He had unfinished business.

And he planned on taking care of it.

Tonight.

CHAPTER 31

In her office of her home in the West Hills, Faiza skimmed the posts on Jonas’s Facebook fan page, found nothing of interest and clicked off. She wondered where that freak was. Samuel’s son. Not her sister Zelda’s boy. A bad seed. Any way you looked at it. Out of prison and no doubt hell-bent on causing trouble, horrible trouble. No matter what that his stupid fans thought. They all seemed to think he was some kind of messiah.

Instead of Satan Incarnate.

And what about Roger, hmmm? Do you think he’s so pure?

She could almost hear Zelda’s voice telling her to break up with him. “He’s a loser, Faiza. Has he ever had a real job? Huh? And wasn’t he in prison? You could do so much better. Look at me. I went from Walter to Samuel. Because I wasn’t afraid to walk away. Leave him, Faiza. I don’t care how much you think you love Roger, he’s nothing more than a do-nothing. A leech! Useless!”

But that wasn’t true.

Picking her phone up off the desk, she hit the speed dial for Roger and rolled her desk chair back.

Voice mail.

Great. Where the hell is he?

Irritated, she rolled her neck, loosening her tight muscles, thinking she needed a massage. Oh, hell, she needed more than a hot stone massage, she needed a full spa treatment.
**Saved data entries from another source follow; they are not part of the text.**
### config.mk
export PLATFORM = sky130hd
export DESIGN_NAME = cdb_arbiter
export DESIGN_NICKNAME = d
export VERILOG_FILES = /design/src/rtl/cdb_arbiter_pkg.sv /design/src/rtl/cdb_fifo.sv /design/src/rtl/cdb_arbiter.sv
export SDC_FILE = /design/constraint.sdc
export NUM_CORES = 1
export LEC_CHECK = 0
export BUFFER_PORTS_ARGS = -buffer_cell sky130_fd_sc_hd__buf_2
export CAP_MARGIN = 20
export CORE_ASPECT_RATIO = 0.8
export CORE_MARGIN = 1.5
export CORE_UTILIZATION = 36
export DETAILED_ROUTE_END_ITERATION = 12
export PLACE_DENSITY = 0.63
export RECOVER_POWER = 25
export SLEW_MARGIN = 20
export SYNTH_ARGS = -nofsm -noshare
export SYNTH_HDL_FRONTEND = slang
export SYNTH_SLANG_ARGS = --single-unit
### constraint.sdc
create_clock -name clk -period 4.8 [get_ports clk]
set_clock_uncertainty 0.1 [all_clocks]
set_input_delay 0 -clock clk [delete_from_list [all_inputs] [get_ports clk]]
set_output_delay 0 -clock clk [all_outputs]
set_load 0.05 [all_outputs]
### src/rtl/cdb_arbiter_pkg.sv
// Shared widths, source encodings and the two-way round-robin pick
// used by the common data bus arbiter.
package cdb_arbiter_pkg;

  localparam int unsigned TAG_WIDTH  = 6;
  localparam int unsigned DATA_WIDTH = 32;

  localparam logic SRC_ALU = 1'b0;
  localparam logic SRC_MEM = 1'b1;

  // Single requester wins outright; on a tie the source that did not win last time goes.
  function automatic logic rr_grant(input logic alu_v, input logic mem_v, input logic last_grant);
    logic g;
    g = SRC_ALU;
    if (alu_v && mem_v) begin
      g = ~last_grant;
    end else if (mem_v) begin
      g = SRC_MEM;
    end
    return g;
  endfunction

endpackage
## src/rtl/occ_rom_arbiter_pkg.sv

```systemverilog
// rtl/occ_rom_arbiter_pkg.sv - shared FSM encoding and Occ ROM widths for the Occ ROM arbiter
package occ_rom_arbiter_pkg;

  localparam int OCC_ADDR_W = 8;
  localparam int OCC_DATA_W = 32;

  typedef enum logic [1:0] {
    ARB_IDLE  = 2'b00,
    ARB_ISSUE = 2'b01,
    ARB_WAIT  = 2'b10
  } arb_state_e;

endpackage

```

## src/rtl/occ_rom_arbiter_if.sv

```systemverilog
// rtl/occ_rom_arbiter_if.sv - requester-side request/grant/response bundle of the Occ ROM arbiter
interface occ_rom_arbiter_if
  import occ_rom_arbiter_pkg::*;
#(
  parameter int NUM_REQ = 2,
  parameter int ADDR_W  = OCC_ADDR_W,
  parameter int DATA_W  = OCC_DATA_W
);

  logic [NUM_REQ-1:0]        req;
  logic [NUM_REQ*ADDR_W-1:0] req_addr;
  logic [NUM_REQ-1:0]        gnt;
  logic [NUM_REQ-1:0]        rsp_valid;
  logic [DATA_W-1:0]         rsp_data;
  logic                      rsp_err;

  modport master (
    output req, req_addr,
    input  gnt, rsp_valid, rsp_data, rsp_err
  );

  modport slave (
    input  req, req_addr,
    output gnt, rsp_valid, rsp_data, rsp_err
  );

endinterface

```

## src/rtl/occ_rom_arbiter_rr_pick.sv

```systemverilog
// rtl/occ_rom_arbiter_rr_pick.sv - combinational round-robin priority encoder (first set bit from rr_ptr upward, wrapping)
module occ_rom_arbiter_rr_pick #(
  parameter int NUM_REQ = 2,
  parameter int IDX_W   = $clog2(NUM_REQ)
) (
  input  logic [NUM_REQ-1:0] req_i,
  input  logic [IDX_W-1:0]   rr_ptr_i,
  output logic [IDX_W-1:0]   idx_o,
  output logic               any_o
);

  int pos;

  // Scan from the farthest offset down so the nearest set bit from rr_ptr wins last.
  always_comb begin
    idx_o = '0;
    any_o = 1'b0;
    pos   = 0;
    for (int k = NUM_REQ - 1; k >= 0; k--) begin
      pos = int'(rr_ptr_i) + k;
      if (pos >= NUM_REQ) pos = pos - NUM_REQ;
      if (req_i[IDX_W'(pos)]) begin
        idx_o = IDX_W'(pos);
        any_o = 1'b1;
      end
    end
  end

endmodule

```

## src/rtl/occ_rom_arbiter.sv

```systemverilog
// rtl/occ_rom_arbiter.sv - round-robin sharing of the single Occ ROM read port; OCC_ARB_TIMEOUT_EN adds a WAIT watchdog
module occ_rom_arbiter
  import occ_rom_arbiter_pkg::*;
#(
  parameter int NUM_REQ        = 2,
  parameter int ADDR_W         = OCC_ADDR_W,
  parameter int DATA_W         = OCC_DATA_W,
  parameter int TIMEOUT_CYCLES = 255,
  parameter int IDX_W          = $clog2(NUM_REQ)
) (
  input  logic              clk,
  input  logic              rst_n,
  occ_rom_arbiter_if.slave  bus,
  output logic              ce_rom_Occ_o,
  output logic [ADDR_W-1:0] addr_rom_Occ_o,
  input  logic [DATA_W-1:0] data_Occ_i,
  input  logic              data_Occ_valid_i,
  output logic              busy_o
);

  arb_state_e         state_q, state_d;
  logic [IDX_W-1:0]   rr_ptr_q, rr_ptr_d;
  logic [IDX_W-1:0]   idx_q, idx_d;
  logic [ADDR_W-1:0]  addr_q, addr_d;
  logic               ce_q, ce_d;
  logic [NUM_REQ-1:0] gnt_q, gnt_d;
  logic [NUM_REQ-1:0] rsp_valid_q, rsp_valid_d;
  logic [DATA_W-1:0]  rsp_data_q, rsp_data_d;
  logic               rsp_err_q, rsp_err_d;

  logic [IDX_W-1:0]   pick_idx;
  logic               pick_any;
  logic [ADDR_W-1:0]  pick_addr;
  logic               timeout_hit;

  occ_rom_arbiter_rr_pick #(.NUM_REQ(NUM_REQ), .IDX_W(IDX_W)) u_rr_pick (
    .req_i    (bus.req),
    .rr_ptr_i (rr_ptr_q),
    .idx_o    (pick_idx),
    .any_o    (pick_any)
  );

  always_comb begin
    pick_addr = '0;
    for (int n = 0; n < NUM_REQ; n++) begin
      if (pick_idx == IDX_W'(n)) pick_addr = bus.req_addr[n*ADDR_W +: ADDR_W];
    end
  end

`ifdef OCC_ARB_TIMEOUT_EN
  logic [15:0] cnt_q, cnt_d;
  assign timeout_hit = (int'(cnt_q) + 1 >= TIMEOUT_CYCLES);
`else
  logic unused_timeout;
  assign timeout_hit    = 1'b0;
  assign unused_timeout = (TIMEOUT_CYCLES != 0);
`endif

  always_comb begin
    state_d     = state_q;
    rr_ptr_d    = rr_ptr_q;
    idx_d       = idx_q;
    addr_d      = addr_q;
    ce_d        = ce_q;
    gnt_d       = '0;
    rsp_valid_d = '0;
    rsp_data_d  = rsp_data_q;
    rsp_err_d   = 1'b0;
`ifdef OCC_ARB_TIMEOUT_EN
    cnt_d       = cnt_q;
`endif
    case (state_q)
      ARB_IDLE: begin
        if (pick_any) begin
          idx_d   = pick_idx;
          addr_d  = pick_addr;
          gnt_d   = NUM_REQ'(1) << pick_idx;
          ce_d    = 1'b1;
          state_d = ARB_ISSUE;
`ifdef OCC_ARB_TIMEOUT_EN
          cnt_d   = '0;
`endif
        end
      end
      ARB_ISSUE, ARB_WAIT: begin
        if (state_q == ARB_ISSUE) state_d = ARB_WAIT;
`ifdef OCC_ARB_TIMEOUT_EN
        cnt_d = cnt_q + 1'b1;
`endif
        // A valid arriving on the timeout cycle takes precedence over the error response.
        if (data_Occ_valid_i || timeout_hit) begin
          rsp_valid_d = NUM_REQ'(1) << idx_q;
          rsp_data_d  = data_Occ_valid_i ? data_Occ_i : '0;
          rsp_err_d   = !data_Occ_valid_i;
          ce_d        = 1'b0;
          rr_ptr_d    = (idx_q == IDX_W'(NUM_REQ - 1)) ? '0 : idx_q + 1'b1;
          state_d     = ARB_IDLE;
        end
      end
      default: state_d = ARB_IDLE;
    endcase
  end

  always_ff @(posedge clk) begin
    if (!rst_n) begin
      state_q     <= ARB_IDLE;
      rr_ptr_q    <= '0;
      idx_q       <= '0;
      addr_q      <= '0;
      ce_q        <= 1'b0;
      gnt_q       <= '0;
      rsp_valid_q <= '0;
      rsp_data_q  <= '0;
      rsp_err_q   <= 1'b0;
`ifdef OCC_ARB_TIMEOUT_EN
      cnt_q       <= '0;
`endif
    end else begin
      state_q     <= state_d;
      rr_ptr_q    <= rr_ptr_d;
      idx_q       <= idx_d;
      addr_q      <= addr_d;
      ce_q        <= ce_d;
      gnt_q       <= gnt_d;
      rsp_valid_q <= rsp_valid_d;
      rsp_data_q  <= rsp_data_d;
      rsp_err_q   <= rsp_err_d;
`ifdef OCC_ARB_TIMEOUT_EN
      cnt_q       <= cnt_d;
`endif
    end
  end

  assign bus.gnt        = gnt_q;
  assign bus.rsp_valid  = rsp_valid_q;
  assign bus.rsp_data   = rsp_data_q;
  assign bus.rsp_err    = rsp_err_q;
  assign ce_rom_Occ_o   = ce_q;
  assign addr_rom_Occ_o = addr_q;
  assign busy_o         = (state_q != ARB_IDLE);

endmodule

```

## src/flat_wrapper.sv

```systemverilog
// flat-port wrapper written by rule: the top's interface ports become plain ports
module occ_rom_arbiter_flat import occ_rom_arbiter_pkg::*;
#(
  parameter int NUM_REQ        = 2,
  parameter int ADDR_W         = OCC_ADDR_W,
  parameter int DATA_W         = OCC_DATA_W,
  parameter int TIMEOUT_CYCLES = 255,
  parameter int IDX_W          = $clog2(NUM_REQ)
)
  (clk, rst_n, ce_rom_Occ_o, addr_rom_Occ_o, data_Occ_i, data_Occ_valid_i, busy_o, bus_req, bus_req_addr, bus_gnt, bus_rsp_valid, bus_rsp_data, bus_rsp_err);
  occ_rom_arbiter_if #(.NUM_REQ(NUM_REQ), .ADDR_W(ADDR_W), .DATA_W(DATA_W)) bus_i ();
  input  logic clk;
  input  logic rst_n;
  output logic ce_rom_Occ_o;
  output logic [ADDR_W-1:0] addr_rom_Occ_o;
  input  logic [DATA_W-1:0] data_Occ_i;
  input  logic data_Occ_valid_i;
  output logic busy_o;
  input wire logic [$bits(bus_i.req)-1:0] bus_req;
  input wire logic [$bits(bus_i.req_addr)-1:0] bus_req_addr;
  output wire logic [$bits(bus_i.gnt)-1:0] bus_gnt;
  output wire logic [$bits(bus_i.rsp_valid)-1:0] bus_rsp_valid;
  output wire logic [$bits(bus_i.rsp_data)-1:0] bus_rsp_data;
  output wire logic [$bits(bus_i.rsp_err)-1:0] bus_rsp_err;
  assign bus_i.req = bus_req;
  assign bus_i.req_addr = bus_req_addr;
  assign bus_gnt = bus_i.gnt;
  assign bus_rsp_valid = bus_i.rsp_valid;
  assign bus_rsp_data = bus_i.rsp_data;
  assign bus_rsp_err = bus_i.rsp_err;
  occ_rom_arbiter #(.NUM_REQ(NUM_REQ), .ADDR_W(ADDR_W), .DATA_W(DATA_W), .TIMEOUT_CYCLES(TIMEOUT_CYCLES), .IDX_W(IDX_W)) u_core (.clk(clk), .rst_n(rst_n), .bus(bus_i), .ce_rom_Occ_o(ce_rom_Occ_o), .addr_rom_Occ_o(addr_rom_Occ_o), .data_Occ_i(data_Occ_i), .data_Occ_valid_i(data_Occ_valid_i), .busy_o(busy_o));
endmodule
```

## config.mk

```make
export PLATFORM = sky130hd
export DESIGN_NAME = occ_rom_arbiter_flat
export DESIGN_NICKNAME = d
export VERILOG_FILES = /design/src/rtl/occ_rom_arbiter_pkg.sv /design/src/rtl/occ_rom_arbiter_if.sv /design/src/rtl/occ_rom_arbiter_rr_pick.sv /design/src/rtl/occ_rom_arbiter.sv /design/src/flat_wrapper.sv
export SDC_FILE = /design/constraint.sdc
export NUM_CORES = 1
export LEC_CHECK = 0
export ABC_AREA = 1
export CORE_MARGIN = 8
export CORE_UTILIZATION = 35
export DETAILED_ROUTE_END_ITERATION = 10
export PLACE_DENSITY = 0.73
export SKIP_CTS_REPAIR_TIMING = 1
export SLEW_MARGIN = 15
export SYNTH_ARGS = -nofsm -noshare
export SYNTH_HDL_FRONTEND = slang
export SYNTH_SLANG_ARGS = --single-unit
```

## constraint.sdc

```tcl
create_clock -name clk -period 1.6 [get_ports clk]
set_input_delay 0.24 -clock clk [delete_from_list [all_inputs] [get_ports clk]]
set_output_delay 0.24 -clock clk [all_outputs]
set_load 0.01 [all_outputs]
```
Irritated, she walked into the kitchen and pushed the speed dial button again.

Once more she was rewarded with a click and Roger’s recorded voice.

“Pick up, pick up!” she said, phone to her ear as she stared through the window to the backyard where the landscape lights were buried, their bulbs glowing beneath two inches of snow. This should be a time of peace. Of serenity. Not the high-octane anxiety that had its grip on her.

Setting her jaw, she texted again: Call Me.

For the sixth damned time tonight.

She tossed the phone onto the counter and it skidded across the polished marble to bounce off the matching backsplash. She barely noticed as she went back to studying the backyard, where the swimming pool’s cover now bore a thick white mantle. Not good. The maintenance on this place was ever increasing and the taxes were always a worry. And what would happen next week, when she couldn’t dip into Kara’s trust? Where would she be? Where would Roger?

“Ingrate,” she muttered, thinking of him now as she retrieved her phone.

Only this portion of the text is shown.